D’après le grand nombre de points que nous avons dû toucher à la suite de M. Michel Chevalier, on peut aisément se représenter le véritable caractère de son enseignement. Pour lui, l’économie politique est avant tout une science d’application, et il a défini assez exactement sa méthode en disant : « Je rechercherai quel contingent de lumières la science économique peut fournir, pour éclairer les grandes questions dont le siècle est saisi. » Il cherche, il expérimente : il a plus de penchant à procéder par l’audacieuse hypothèse que par la sévère analyse qui a fait la force de ses devanciers. Dans sa course un peu capricieuse, il sème une infinité de détails instructifs sur les conseils de prud’hommes, sur les caisses d’épargne, sur le régime des fabriques, sur l’emploi des machines. Il aime à décrire, par forme d’épisode, les procédés industriels ; il détaille enfin, avec une parfaite connaissance de cause, tout ce qui a été fait depuis le commencement du siècle répondre à ce besoin d’activité, à ce soulèvement des intérêts, qui a trouvé aujourd’hui son mot de ralliement : organisation du travail ! Le style[1] est en harmonie parfaite avec la méthode du professeur ; il en a l’indépendance et les défauts séduisans ; la précision, la solidité dogmatique, y sont sacrifiées à la métaphore saisissante, et plus d’une fois le lecteur s’étonne des traits d’imagination qui scintillent comme des rayons lumineux dans une forêt de chiffres.

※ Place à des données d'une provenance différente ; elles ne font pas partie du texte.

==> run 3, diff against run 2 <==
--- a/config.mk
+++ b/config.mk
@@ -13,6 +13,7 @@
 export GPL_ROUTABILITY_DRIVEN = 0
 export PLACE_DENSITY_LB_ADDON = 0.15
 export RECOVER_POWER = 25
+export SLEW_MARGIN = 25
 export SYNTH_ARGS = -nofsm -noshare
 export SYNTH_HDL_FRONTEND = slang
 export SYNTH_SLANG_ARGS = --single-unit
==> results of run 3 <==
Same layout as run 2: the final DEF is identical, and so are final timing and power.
$ cat src/rtl/id_ex_stage.sv
// ID/EX pipeline register with MEM/WB operand forwarding feeding the EX-stage ALU; optional macro ID_EX_LOAD_USE_EN.
// Latency: decode values loaded at edge N drive the EX outputs in cycle N+1; the forwarding muxes are combinational.
// Backpressure: stall_e holds every register, flush_e (which wins over stall_e) loads a bubble, and reset wins over both.
module id_ex_stage #(
  parameter int DATA_W     = 32,
  parameter int REG_ADDR_W = 5,
  parameter int ALU_OP_W   = 4
) (
  input  logic                  clk,
  input  logic                  reset,
  input  logic [DATA_W-1:0]     rd1_d,
  input  logic [DATA_W-1:0]     rd2_d,
  input  logic [DATA_W-1:0]     imm_d,
  input  logic [REG_ADDR_W-1:0] rs_d,
  input  logic [REG_ADDR_W-1:0] rt_d,
  input  logic [REG_ADDR_W-1:0] rd_d,
  input  logic [ALU_OP_W-1:0]   alu_control_d,
  input  logic                  alu_src_d,
  input  logic                  reg_dst_d,
  input  logic                  reg_write_d,
  input  logic                  mem_write_d,
  input  logic                  mem_to_reg_d,
  input  logic                  valid_d,
  input  logic                  stall_e,
  input  logic                  flush_e,
  input  logic [1:0]            forward_a_e,
  input  logic [1:0]            forward_b_e,
  input  logic [DATA_W-1:0]     result_w,
  input  logic [DATA_W-1:0]     alu_out_m,
  output logic [DATA_W-1:0]     src_a_e,
  output logic [DATA_W-1:0]     src_b_e,
  output logic [ALU_OP_W-1:0]   alu_control_opr,
  output logic [DATA_W-1:0]     write_data_e,
  output logic [REG_ADDR_W-1:0] write_reg_e,
  output logic [REG_ADDR_W-1:0] rs_e,
  output logic [REG_ADDR_W-1:0] rt_e,
  output logic                  reg_write_e,
  output logic                  mem_write_e,
  output logic                  mem_to_reg_e,
`ifdef ID_EX_LOAD_USE_EN
  output logic                  load_use_stall,
`endif
  output logic                  valid_e
);

  logic [DATA_W-1:0]     rd1_q, rd2_q, imm_q;
  logic [REG_ADDR_W-1:0] rs_q, rt_q, write_reg_q;
  logic [ALU_OP_W-1:0]   alu_control_q;
  logic                  alu_src_q;
  logic                  reg_write_q, mem_write_q, mem_to_reg_q, valid_q;
  logic                  bubble;
  logic [DATA_W-1:0]     fwd_a, fwd_b;

`ifdef ID_EX_LOAD_USE_EN
  // A load in EX whose destination is read by the instruction in decode; r0 never creates a dependency.
  assign load_use_stall = valid_q & mem_to_reg_q & (rt_q != '0) &
                          ((rt_q == rs_d) | (rt_q == rt_d));
  // A flush always bubbles; a load-use bubble only applies when the stage is not being held.
  assign bubble = flush_e | (~stall_e & load_use_stall);
`else
  assign bubble = flush_e;
`endif

  // Stage register: reset clears everything, a bubble kills only the control bits, a stall holds, otherwise load.
  always_ff @(posedge clk) begin
    if (reset) begin
      rd1_q         <= '0;
      rd2_q         <= '0;
      imm_q         <= '0;
      rs_q          <= '0;
      rt_q          <= '0;
      write_reg_q   <= '0;
      alu_control_q <= '0;
      alu_src_q     <= 1'b0;
      reg_write_q   <= 1'b0;
      mem_write_q   <= 1'b0;
      mem_to_reg_q  <= 1'b0;
      valid_q       <= 1'b0;
    end else if (bubble) begin
      write_reg_q   <= '0;
      reg_write_q   <= 1'b0;
      mem_write_q   <= 1'b0;
      mem_to_reg_q  <= 1'b0;
      valid_q       <= 1'b0;
    end else if (!stall_e) begin
      rd1_q         <= rd1_d;
      rd2_q         <= rd2_d;
      imm_q         <= imm_d;
      rs_q          <= rs_d;
      rt_q          <= rt_d;
      write_reg_q   <= reg_dst_d ? rd_d : rt_d;
      alu_control_q <= alu_control_d;
      alu_src_q     <= alu_src_d;
      reg_write_q   <= reg_write_d;
      mem_write_q   <= mem_write_d;
      mem_to_reg_q  <= mem_to_reg_d;
      valid_q       <= valid_d;
    end
  end

  // Forwarding muxes; the reserved select and any unknown select fall back to the register value.
  always_comb begin
    fwd_a = rd1_q;
    fwd_b = rd2_q;
    case (forward_a_e)
      2'b01:   fwd_a = result_w;
      2'b10:   fwd_a = alu_out_m;
      default: fwd_a = rd1_q;
    endcase
    case (forward_b_e)
      2'b01:   fwd_b = result_w;
      2'b10:   fwd_b = alu_out_m;
      default: fwd_b = rd2_q;
    endcase
  end

  assign src_a_e         = fwd_a;
  assign src_b_e         = alu_src_q ? imm_q : fwd_b;
  // Store data is always the forwarded rt value, even when the ALU takes the immediate.
  assign write_data_e    = fwd_b;
  assign alu_control_opr = alu_control_q;
  assign write_reg_e     = write_reg_q;
  assign rs_e            = rs_q;
  assign rt_e            = rt_q;
  assign reg_write_e     = reg_write_q;
  assign mem_write_e     = mem_write_q;
  assign mem_to_reg_e    = mem_to_reg_q;
  assign valid_e         = valid_q;

endmodule

$ cat config.mk
export PLATFORM = sky130hd
export DESIGN_NAME = id_ex_stage
export DESIGN_NICKNAME = d
export VERILOG_FILES = /design/src/rtl/id_ex_stage.sv
export SDC_FILE = /design/constraint.sdc
export NUM_CORES = 1
export LEC_CHECK = 0
export ABC_AREA = 1
export CORE_MARGIN = 3
export CORE_UTILIZATION = 44
export DETAILED_ROUTE_END_ITERATION = 12
export PLACE_DENSITY = 0.95
export SLEW_MARGIN = 20
export SYNTH_ARGS = -nofsm -noshare
export SYNTH_HDL_FRONTEND = slang
export SYNTH_SLANG_ARGS = --single-unit
$ cat constraint.sdc
create_clock -name clk -period 2.55 [get_ports clk]
set_input_delay 0.51 -clock clk [delete_from_list [all_inputs] [get_ports clk]]
set_output_delay 0.51 -clock clk [all_outputs]
set_load 0.005 [all_outputs]
# After elaboration in Yosys (flattened, before gate mapping)
# Cells that the tools add are included.
dict set report word_totals {
  elab_cells 24
  reg_bits 120
  in_bits 193
}
dict set report classes {
  reduce_logical 2
  eq_ne 4
  mux 4
  n_bitwise 2
}
# operator n
set op_table {}
lappend op_table {{$pmux W32 S2} 2}
lappend op_table {{$mux W32} 1}
lappend op_table {{$mux W5} 1}
lappend op_table {{$eq A2 B1 Y1 const B} 2}
lappend op_table {{$eq A2 B2 Y1 const B} 2}
lappend op_table {{$not A1 Y1} 2}
lappend op_table {{$reduce_and A2 Y1} 1}
lappend op_table {{$reduce_or A2 Y1} 1}

# Longest topological paths before layout
dict set report logic_depth {
  depth_word 3
  ltp_mapped 8
}

# Worst setup path before layout
# No wires, ideal clock.
dict set report synth_timing {
  path_type {in2out}
  start {in forward_a_e[0]}
  end {out src_a_e[0]}
  t_required_ns 2.040
  n_path_buf 2
  stages 7
  path_slack_ns 0.519
  arrival_time_ns 1.521
  path_cell_list {inv_1 > ha_1 > clkbuf_1 > inv_1 > clkbuf_1 > nor2_1 > a21oi_1}
}
dict set report synth_via {
  elab_chain_cells 2
  elab_cells_between_ends 3
  classes_between {2 x eq/ne; 1 x mux}
}
# item line
set synth_lines {}
lappend synth_lines {{from (decl)} 26} ;# input logic [1:0] forward_a_e,
lappend synth_lines {{$eq A2 B2 Y1 / $eq A2 B1 Y1 (equally long branches)} 105} ;# case (forward_a_e)
lappend synth_lines {{$pmux W32 S2 *} 105}
lappend synth_lines {{to (decl)} 30} ;# output logic [DATA_W-1:0] src_a_e,
# Every way passes the cells marked *; elsewhere a longest branch is shown, timed or not.

# Worst setup path after layout
dict set report layout_timing {
  start {in forward_b_e[0]}
  end {out write_data_e[1]}
}
dict set report layout_via {
  elab_chain_cells 2
  elab_cells_between_ends 3
  classes_between {2 x eq/ne; 1 x mux}
}
# item line
set layout_lines {}
lappend layout_lines {{from (decl)} 27} ;# input logic [1:0] forward_b_e,
lappend layout_lines {{$eq A2 B2 Y1 / $eq A2 B1 Y1 (equally long branches)} 110} ;# case (forward_b_e)
lappend layout_lines {{$pmux W32 S2 *} 110}
lappend layout_lines {{to (decl)} 33} ;# output logic [DATA_W-1:0] write_data_e,
# Marks and branches as above.

==> flow_summary.yaml <==
place:
  place_area_sq_mm: 0.00949
  gp_congestion: 0.928
  dp_hpwl_microns: 18200
  io_buffers: 311
  dp_slack_ns: -0.457
global_routing:
  grt_pass1_vias: 8308
  overflow: 0
  grt_usage_pct: 32.7
  grt_pass1_wl_microns: 41400
  grt_max_degree: 60
  antenna_found_initial: 1
timing:
  fin_crit_sh_pct: 97.7
  finalClockSkew_ns: 0
  hold_slack_ns: 0.467
  layout_setup_ws_ns: 0.0592
  period_needed_ns: 2.49
  hold_violations: 0
  tns_ns: 0
  tightest_slew_ns: 0.558
  setup_viol: 0
  max_freq_mhz: 401
  rsz0062_at_grt: "no"
  slew_headroom_pct: 62.8
  drv_slew: 0
clocking:
  htree_levels: 4
  cts_tree: "done"
  clock_path_buffers: 2
  cts_num_sinks: 120
  cts_buffers: 17
  clk_root_buffer_cell: "clkbuf_16"
  cts.clk_slew.worst_paths_ns: 0.05
  worst_skew_pair.late_latency_ns: 0.41
synthesis:
  avgSynthCellArea_sq_um: 6.24
  async_flop_share_pct: 0
  yosys.area_share.simple_pct: 37.7
  yosys.area.top_type_share_pct: 38.3
  ys_top_cells_by_area: "dfxtp_1 (38%), nor2_1 (16%), nand2_1 (13%)"
  synth_nets: 1201
  synth_cell_type_count: 17
  synth_seq_cells: 120
  ys_top_cells_by_count: "nor2_1 (264), nand2_1 (215), dfxtp_1 (120), o21ai_0 (103), nand3_1 (69)"
  synth_fa_ha_area_share_pct: 0.798
  synth_area_leader_cell: "dfxtp_1"
  synth_compound_area_share_pct: 14.3
  syn_inst: 1004
  ys_seq_area_share_pct: 38.3
  synthMuxAreaShare_pct: 0
  synth_xor_area_share_pct: 0
  yosys_warnings: 0
  yosys_most_used_dff: "dfxtp_1"
  syn_area_sq_mm: 0.00627
  synth_top_family_by_area: "simple AND/OR/NAND/NOR gates"
  synth_edf_count: 0
  yosysMostFrequentCell: "nor2_1"
worst_hold_path:
  min_path_type: "reg2reg"
power:
  power.share.clock_pct: 40.4
  power.share.switching_pct: 27.3
  ir_drop_v: 0.000454
  seqPwrFrac_pct: 32.9
  intPower_uw: 4560
  leakage_uw: 0.00482
  power.switching_uw: 1710
  p_total_uw: 6270
  p_comb_share_pct: 26.7
  p_per_area_mw_per_mm2: 606
final_layout:
  num-nets-final: 1494
  area_growth_pct: 64.9
  layout-drive-gt1-share_pct: 7.49
  finish.instance_area_sq_mm: 0.0103
  fillers: 988
die:
  core_area_sq_mm: 0.0136
  die_x_microns: 125
  num_rows: 42
  die_y_microns: 125
  ioPinCount: 312
  die_area_sq_mm: 0.0157
  initial_core_util_pct: 46.1
critical_path:
  worst_setup_path_end_kind: "output port"
  path_class: "in2out"
  crit_fanout: 15
  worstPathArrival_ns: 1.98
  reg2reg_setup_slack_ns: 1.84
  critPathRequiredTime_ns: 2.04
  crit_path_start_kind: "input pin"
route:
  drc: 0
  route.vias.total: 8201
  wirelength_microns: 27300
  antenna_left: 0
  drt_first_pass_iters: 5
  first_iter_violations: 1008
  wl_per_cell_microns: 18.3
  viasPerCell: 5.52
flow_run:
  cap_viol_max_count: 0
status:
  status: "completed"
==> state kept, by name, summed over array words and instances, names as in the netlist, 4 cells and up <==
name and count:
rs_e 5, rd2_q 32, rd1_q 32, write_reg_e 5, rt_e 5, alu_control_opr 4
imm_q 32
==> worst max-delay path: stages <==
cell and delay, ns:
clkbuf_2 0.13, inv_2 0.05, ha_4 0.29, inv_4 0.06
buf_12 0.16, nand3_1 0.11, and2_1 0.15, clkdlybuf4s50_1 0.51
==> placed cells by master, fill, tap and decap left out, types with 3 or more instances in the layout <==
cell	instances
buf_4	21
buf_12	6
dfxtp_1	119
and2_4	7
o21ai_0	103
a21oi_1	66
bufinv_16	4
nand3_2	9
nand2_1	215
clkbuf_16	19
dlymetal6s2s_1	13
ha_4	3
clkbuf_1	3
inv_1	41
o21ai_1	8
nor2_1	262
clkdlybuf4s50_1	236
dlygate4sd2_1	57
nand3_1	60
and2_1	25
inv_2	5
clkinv_2	4
==> worst paths after layout <==
path,to,depth (start not counted),startpoint
max,write_data_e[1],8,forward_b_e[0]
min,valid_e$_SDFFE_PP0N_,2,valid_e$_SDFFE_PP0N_
max reg2reg,imm_q[20]$_SDFFE_PP0P_,2,imm_q[20]$_SDFFE_PP0P_
min reg2reg,valid_e$_SDFFE_PP0N_,2,valid_e$_SDFFE_PP0N_
==> stage by stage <==
step / utilization, % / cells
2_1_floorplan: - / 1004
3_3_place_gp: 69.7 / 1445
3_5_place_dp: 69.7 / 1445
4_1_cts: 75.2 / 1482
5_1_grt: 75.9 / 1486
6_report: 75.9 / 1487
==> per-layer routing <==
metal	track usage (%)	wire length [microns]	up-vias
li1	-	-	3763
met1	37.0	9990	3742
met5	0	0	-
met3	9.81	3120	107
met2	54.8	12900	589
met4	18.7	1300	0
==> power groups by stage <==
| stage | Combinational [uW] | Clock [uW] | Sequential [uW] |
|---|---|---|---|
| finish | 1670 | 2530 | 2060 |
| global route | 1800 | 2620 | 2080 |
| CTS | 1640 | 2540 | 2060 |
| detailed placement | 1640 | 0 | 2100 |
| global placement | 1610 | 0 | 2090 |
| floorplan | 643 | 0 | 2080 |
==> cell families after synthesis <==
family / count (synthesis)
flip-flops: 120
AO/OA/AOI/OAI: 179
buffers and inverters: 119
adder cells (fa/ha/maj): 4
AND/OR/NAND/NOR: 582
==> final cells by class <==
cell class	instances	area, sq um	share of cell area [%]
Inverter	48	185	1.79
Timing Repair Buffer	345	3490	33.8
Antenna cell	2	5.00	0.0484
Tap cell	176	220	2.13
Multi-Input combinational cell	765	3420	33.1
Sequential cell	120	2400	23.3
Clock buffer	22	464	4.49
Clock inverter	9	148	1.43
==> repair_timing <==
action,4_1_cts,5_1_grt
hold buffers,0,0
endpoints found under the hold margin,0,0
gates resized for setup,99,20
setup buffers,4,1
cloned,2,2
endpoints found under the setup margin,96,42
pin swaps,1,2
No activity file was read; power rests on OpenSTA's default activity.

Cette ambition de réunir, comme dans une encyclopédie sociale, tous les faits qui peuvent intéresser l’administrateur, a eu pour M. Chevalier un inconvénient que nous devons lui signaler. L’économie politique, dans son livre, perd quelquefois le caractère qui fait sa force, celui de science exacte ; ses aperçus, même lorsqu’ils sont justes, sont trop rarement présentés à l’auditeur avec l’autorité d’une démonstration scientifique. Le seul moyen de faire ce qu’on appelle aujourd’hui de l’économie appliquée, c’est d’appliquer, dans toute la rigueur du terme, les axiomes théoriques aux faits, de prévoir dogmatiquement les phénomènes, de vérifier la pratique par les principes abstraits et par l’analyse. Sans ces conditions, on peut être un administrateur fort intelligent, mais on n’est pas un économiste : on fait de l’empirisme et non pas de la science. Ce n’est pas sans raison que nous

  1. Le premier volume a été rédigé par M. Auguste Broët sur les notes sténographiqués de M. Prévost, et c’est justice de dire qu’il ne fait pas disparate avec celui qui appartient pleinement à l’auteur.